Please copy each line in the records below that contains the string "errcode".

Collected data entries
------------------------------------------------------------
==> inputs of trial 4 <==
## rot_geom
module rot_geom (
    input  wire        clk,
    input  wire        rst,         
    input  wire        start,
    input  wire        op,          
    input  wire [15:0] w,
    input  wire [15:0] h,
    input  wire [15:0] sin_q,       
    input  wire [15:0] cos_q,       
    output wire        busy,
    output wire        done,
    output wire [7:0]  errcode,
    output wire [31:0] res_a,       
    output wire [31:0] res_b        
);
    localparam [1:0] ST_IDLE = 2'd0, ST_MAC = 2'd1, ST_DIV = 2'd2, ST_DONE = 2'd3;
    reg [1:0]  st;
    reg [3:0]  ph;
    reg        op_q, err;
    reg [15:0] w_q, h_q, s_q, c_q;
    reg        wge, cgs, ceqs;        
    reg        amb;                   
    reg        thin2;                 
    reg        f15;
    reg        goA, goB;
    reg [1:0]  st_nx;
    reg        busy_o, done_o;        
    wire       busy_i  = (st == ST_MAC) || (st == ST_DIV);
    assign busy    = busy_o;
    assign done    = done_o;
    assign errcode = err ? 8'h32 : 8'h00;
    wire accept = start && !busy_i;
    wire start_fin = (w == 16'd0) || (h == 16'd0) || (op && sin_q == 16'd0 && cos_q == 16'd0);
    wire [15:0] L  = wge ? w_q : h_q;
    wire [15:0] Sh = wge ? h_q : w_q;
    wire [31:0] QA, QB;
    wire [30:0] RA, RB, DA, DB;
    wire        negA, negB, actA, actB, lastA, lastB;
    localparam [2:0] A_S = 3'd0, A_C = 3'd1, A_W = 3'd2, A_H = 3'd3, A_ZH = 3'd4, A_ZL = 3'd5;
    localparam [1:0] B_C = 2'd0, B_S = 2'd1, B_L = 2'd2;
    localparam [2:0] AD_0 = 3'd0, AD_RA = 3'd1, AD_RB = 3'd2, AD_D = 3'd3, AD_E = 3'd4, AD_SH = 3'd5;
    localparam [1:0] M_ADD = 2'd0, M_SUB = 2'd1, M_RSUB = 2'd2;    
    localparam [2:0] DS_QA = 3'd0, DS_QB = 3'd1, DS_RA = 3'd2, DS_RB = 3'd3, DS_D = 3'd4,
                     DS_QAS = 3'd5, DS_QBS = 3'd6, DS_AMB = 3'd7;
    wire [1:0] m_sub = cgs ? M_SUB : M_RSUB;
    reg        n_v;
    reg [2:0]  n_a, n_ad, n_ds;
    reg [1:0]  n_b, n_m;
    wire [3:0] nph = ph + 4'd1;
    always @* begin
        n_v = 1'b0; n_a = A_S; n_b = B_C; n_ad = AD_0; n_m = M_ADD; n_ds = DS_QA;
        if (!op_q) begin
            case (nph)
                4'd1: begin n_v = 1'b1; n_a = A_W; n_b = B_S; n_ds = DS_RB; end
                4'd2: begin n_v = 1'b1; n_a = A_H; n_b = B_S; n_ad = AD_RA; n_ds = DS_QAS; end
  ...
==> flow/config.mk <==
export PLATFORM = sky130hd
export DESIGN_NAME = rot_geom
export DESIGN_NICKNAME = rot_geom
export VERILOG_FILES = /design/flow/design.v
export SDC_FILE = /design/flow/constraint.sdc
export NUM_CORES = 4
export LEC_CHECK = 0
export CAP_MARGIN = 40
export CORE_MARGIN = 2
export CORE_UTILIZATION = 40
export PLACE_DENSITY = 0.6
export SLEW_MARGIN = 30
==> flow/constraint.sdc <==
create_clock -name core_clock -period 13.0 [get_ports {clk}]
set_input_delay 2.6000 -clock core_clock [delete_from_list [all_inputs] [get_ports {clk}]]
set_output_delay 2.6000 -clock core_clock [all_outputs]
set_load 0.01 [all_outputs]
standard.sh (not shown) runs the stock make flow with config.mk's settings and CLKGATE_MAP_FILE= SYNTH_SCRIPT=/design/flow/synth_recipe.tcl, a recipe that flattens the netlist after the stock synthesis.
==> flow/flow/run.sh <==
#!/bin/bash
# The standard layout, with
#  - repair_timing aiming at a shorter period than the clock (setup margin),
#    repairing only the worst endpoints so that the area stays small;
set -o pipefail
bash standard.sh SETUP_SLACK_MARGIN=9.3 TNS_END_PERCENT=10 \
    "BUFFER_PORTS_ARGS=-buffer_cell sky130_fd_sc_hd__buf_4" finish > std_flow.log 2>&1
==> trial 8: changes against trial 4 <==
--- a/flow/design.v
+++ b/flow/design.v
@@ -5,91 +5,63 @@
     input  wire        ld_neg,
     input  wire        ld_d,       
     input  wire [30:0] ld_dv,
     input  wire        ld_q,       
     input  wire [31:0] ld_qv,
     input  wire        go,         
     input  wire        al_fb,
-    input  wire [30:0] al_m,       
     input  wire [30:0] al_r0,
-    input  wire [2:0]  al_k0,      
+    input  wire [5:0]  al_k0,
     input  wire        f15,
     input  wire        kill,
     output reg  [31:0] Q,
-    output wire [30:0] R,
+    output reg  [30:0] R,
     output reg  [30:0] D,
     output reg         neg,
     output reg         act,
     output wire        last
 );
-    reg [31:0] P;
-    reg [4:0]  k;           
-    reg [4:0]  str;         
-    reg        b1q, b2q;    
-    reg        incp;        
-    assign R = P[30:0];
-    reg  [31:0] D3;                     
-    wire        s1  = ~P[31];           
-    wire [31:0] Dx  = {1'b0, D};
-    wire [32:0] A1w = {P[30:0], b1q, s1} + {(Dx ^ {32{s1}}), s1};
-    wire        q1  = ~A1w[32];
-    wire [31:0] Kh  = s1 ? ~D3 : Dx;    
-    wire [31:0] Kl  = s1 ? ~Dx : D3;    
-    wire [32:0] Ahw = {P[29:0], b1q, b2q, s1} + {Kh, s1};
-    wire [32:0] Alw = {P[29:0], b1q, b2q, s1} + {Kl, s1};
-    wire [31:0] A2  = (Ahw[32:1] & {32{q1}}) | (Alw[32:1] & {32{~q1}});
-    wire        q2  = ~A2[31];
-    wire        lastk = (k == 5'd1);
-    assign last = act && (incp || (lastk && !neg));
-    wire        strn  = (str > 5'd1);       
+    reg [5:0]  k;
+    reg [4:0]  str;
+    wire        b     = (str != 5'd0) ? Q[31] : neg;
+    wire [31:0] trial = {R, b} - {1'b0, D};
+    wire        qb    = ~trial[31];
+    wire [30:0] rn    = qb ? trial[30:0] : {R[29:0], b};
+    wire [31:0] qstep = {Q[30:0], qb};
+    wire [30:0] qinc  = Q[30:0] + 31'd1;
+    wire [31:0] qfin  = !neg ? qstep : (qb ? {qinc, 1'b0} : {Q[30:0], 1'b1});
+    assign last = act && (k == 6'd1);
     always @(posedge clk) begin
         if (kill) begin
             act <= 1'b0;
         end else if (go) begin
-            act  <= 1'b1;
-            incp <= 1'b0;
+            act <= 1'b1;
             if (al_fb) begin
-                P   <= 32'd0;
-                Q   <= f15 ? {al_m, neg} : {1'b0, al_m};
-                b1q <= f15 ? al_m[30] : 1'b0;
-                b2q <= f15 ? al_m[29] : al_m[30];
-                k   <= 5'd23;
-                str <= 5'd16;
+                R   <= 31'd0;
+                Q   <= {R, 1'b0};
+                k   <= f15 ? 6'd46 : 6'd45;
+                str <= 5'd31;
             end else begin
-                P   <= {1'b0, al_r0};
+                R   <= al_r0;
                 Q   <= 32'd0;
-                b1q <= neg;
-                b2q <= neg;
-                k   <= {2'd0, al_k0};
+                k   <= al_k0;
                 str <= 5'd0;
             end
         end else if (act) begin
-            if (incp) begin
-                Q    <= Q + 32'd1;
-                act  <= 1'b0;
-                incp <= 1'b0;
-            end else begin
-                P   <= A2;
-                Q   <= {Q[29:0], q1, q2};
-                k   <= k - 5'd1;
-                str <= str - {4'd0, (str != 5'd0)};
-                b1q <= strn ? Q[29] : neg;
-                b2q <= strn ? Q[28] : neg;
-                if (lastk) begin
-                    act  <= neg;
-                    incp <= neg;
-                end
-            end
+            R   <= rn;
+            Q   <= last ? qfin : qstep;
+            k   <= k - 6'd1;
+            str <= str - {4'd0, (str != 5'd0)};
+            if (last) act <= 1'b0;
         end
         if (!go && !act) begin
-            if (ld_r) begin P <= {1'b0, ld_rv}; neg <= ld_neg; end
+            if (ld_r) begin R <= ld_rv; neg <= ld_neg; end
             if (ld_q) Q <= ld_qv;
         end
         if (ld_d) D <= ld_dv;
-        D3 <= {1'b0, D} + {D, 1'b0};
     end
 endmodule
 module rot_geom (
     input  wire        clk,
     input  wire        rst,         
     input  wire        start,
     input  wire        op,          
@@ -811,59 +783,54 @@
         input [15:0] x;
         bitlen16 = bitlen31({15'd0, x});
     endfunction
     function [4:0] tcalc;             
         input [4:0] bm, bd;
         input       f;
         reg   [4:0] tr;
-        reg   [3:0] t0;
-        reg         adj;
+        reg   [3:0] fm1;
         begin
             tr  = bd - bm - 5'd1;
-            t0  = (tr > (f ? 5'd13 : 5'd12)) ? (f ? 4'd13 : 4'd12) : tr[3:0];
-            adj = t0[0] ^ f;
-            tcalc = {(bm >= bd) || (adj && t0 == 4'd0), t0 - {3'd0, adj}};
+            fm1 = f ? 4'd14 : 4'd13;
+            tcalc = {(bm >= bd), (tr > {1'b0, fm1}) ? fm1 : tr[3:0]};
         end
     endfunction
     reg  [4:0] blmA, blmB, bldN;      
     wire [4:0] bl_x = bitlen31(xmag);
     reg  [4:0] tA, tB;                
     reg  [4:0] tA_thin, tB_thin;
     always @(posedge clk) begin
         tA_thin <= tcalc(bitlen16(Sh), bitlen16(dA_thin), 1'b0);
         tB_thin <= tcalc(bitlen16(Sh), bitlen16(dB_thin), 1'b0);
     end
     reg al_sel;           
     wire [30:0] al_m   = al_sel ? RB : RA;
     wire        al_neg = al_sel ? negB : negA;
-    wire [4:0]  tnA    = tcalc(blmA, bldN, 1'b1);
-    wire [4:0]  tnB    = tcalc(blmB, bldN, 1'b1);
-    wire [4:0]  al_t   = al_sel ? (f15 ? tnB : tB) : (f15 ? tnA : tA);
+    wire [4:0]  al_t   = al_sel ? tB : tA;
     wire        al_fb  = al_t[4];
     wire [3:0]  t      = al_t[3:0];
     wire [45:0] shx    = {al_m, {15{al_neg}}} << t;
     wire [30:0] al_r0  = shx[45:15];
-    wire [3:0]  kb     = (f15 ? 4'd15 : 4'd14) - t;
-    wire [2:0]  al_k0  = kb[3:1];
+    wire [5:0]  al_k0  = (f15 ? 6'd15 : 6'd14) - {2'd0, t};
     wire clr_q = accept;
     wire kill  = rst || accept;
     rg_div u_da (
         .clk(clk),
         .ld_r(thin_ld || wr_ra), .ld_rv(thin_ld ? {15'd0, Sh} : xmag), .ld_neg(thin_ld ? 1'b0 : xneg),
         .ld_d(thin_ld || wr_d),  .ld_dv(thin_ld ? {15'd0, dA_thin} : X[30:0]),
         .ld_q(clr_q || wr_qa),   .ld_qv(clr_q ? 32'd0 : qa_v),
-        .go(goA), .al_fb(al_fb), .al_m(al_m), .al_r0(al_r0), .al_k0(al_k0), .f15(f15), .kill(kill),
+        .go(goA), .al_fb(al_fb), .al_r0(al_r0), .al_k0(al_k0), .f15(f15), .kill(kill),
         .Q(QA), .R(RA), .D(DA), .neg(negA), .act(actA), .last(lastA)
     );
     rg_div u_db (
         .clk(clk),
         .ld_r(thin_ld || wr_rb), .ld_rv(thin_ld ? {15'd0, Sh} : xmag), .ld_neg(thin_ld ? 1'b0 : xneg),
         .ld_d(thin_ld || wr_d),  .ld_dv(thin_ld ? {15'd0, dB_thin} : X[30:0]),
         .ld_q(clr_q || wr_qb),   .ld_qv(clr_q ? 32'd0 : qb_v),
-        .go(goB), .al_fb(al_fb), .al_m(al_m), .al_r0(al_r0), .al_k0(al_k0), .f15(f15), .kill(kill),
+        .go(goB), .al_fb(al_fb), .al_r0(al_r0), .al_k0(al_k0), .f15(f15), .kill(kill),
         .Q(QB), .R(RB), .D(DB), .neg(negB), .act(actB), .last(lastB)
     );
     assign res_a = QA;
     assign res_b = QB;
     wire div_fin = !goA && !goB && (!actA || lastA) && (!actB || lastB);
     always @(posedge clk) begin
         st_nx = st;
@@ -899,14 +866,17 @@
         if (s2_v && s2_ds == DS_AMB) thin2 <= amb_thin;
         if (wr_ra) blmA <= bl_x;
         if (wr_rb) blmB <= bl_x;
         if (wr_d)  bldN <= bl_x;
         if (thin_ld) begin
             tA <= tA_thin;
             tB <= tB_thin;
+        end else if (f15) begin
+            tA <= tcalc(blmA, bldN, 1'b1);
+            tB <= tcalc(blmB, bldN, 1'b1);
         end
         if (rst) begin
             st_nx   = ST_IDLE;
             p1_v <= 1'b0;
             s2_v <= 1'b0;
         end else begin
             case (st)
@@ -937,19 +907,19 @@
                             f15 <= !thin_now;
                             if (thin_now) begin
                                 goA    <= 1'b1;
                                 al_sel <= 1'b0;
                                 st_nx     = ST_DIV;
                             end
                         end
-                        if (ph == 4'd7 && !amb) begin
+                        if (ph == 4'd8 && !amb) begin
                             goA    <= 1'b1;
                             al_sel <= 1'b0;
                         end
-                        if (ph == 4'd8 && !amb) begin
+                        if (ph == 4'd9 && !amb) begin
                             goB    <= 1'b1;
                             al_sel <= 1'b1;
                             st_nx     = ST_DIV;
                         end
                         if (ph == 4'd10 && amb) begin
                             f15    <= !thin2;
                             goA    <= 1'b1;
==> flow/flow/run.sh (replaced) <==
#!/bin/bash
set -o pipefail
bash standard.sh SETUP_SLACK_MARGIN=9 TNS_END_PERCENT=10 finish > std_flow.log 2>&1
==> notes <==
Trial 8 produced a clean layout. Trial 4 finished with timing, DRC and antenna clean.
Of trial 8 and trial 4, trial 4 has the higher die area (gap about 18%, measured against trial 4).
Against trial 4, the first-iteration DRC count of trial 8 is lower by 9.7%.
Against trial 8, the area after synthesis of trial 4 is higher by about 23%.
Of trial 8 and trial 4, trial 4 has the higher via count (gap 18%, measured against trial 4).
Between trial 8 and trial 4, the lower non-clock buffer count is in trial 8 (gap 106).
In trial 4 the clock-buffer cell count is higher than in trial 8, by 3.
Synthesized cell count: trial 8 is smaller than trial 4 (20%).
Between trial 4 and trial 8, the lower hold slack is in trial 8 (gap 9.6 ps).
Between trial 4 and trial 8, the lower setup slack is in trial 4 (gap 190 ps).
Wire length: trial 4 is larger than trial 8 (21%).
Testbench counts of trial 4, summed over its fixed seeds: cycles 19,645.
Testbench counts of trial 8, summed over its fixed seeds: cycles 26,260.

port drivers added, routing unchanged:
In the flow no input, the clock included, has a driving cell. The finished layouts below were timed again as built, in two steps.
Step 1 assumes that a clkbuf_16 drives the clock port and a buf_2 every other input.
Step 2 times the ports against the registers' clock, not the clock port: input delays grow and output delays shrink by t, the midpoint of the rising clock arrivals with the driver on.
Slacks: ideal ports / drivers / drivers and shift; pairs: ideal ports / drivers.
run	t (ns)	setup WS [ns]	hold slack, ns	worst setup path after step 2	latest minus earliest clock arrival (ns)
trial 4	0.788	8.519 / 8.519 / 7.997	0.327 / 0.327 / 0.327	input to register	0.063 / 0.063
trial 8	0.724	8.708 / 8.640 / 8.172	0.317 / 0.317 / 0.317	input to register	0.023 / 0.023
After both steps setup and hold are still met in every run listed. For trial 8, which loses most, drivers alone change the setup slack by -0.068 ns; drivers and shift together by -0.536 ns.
------------------------------------------------------------
Completed task →
    output wire [7:0]  errcode,
    assign errcode = err ? 8'h32 : 8'h00;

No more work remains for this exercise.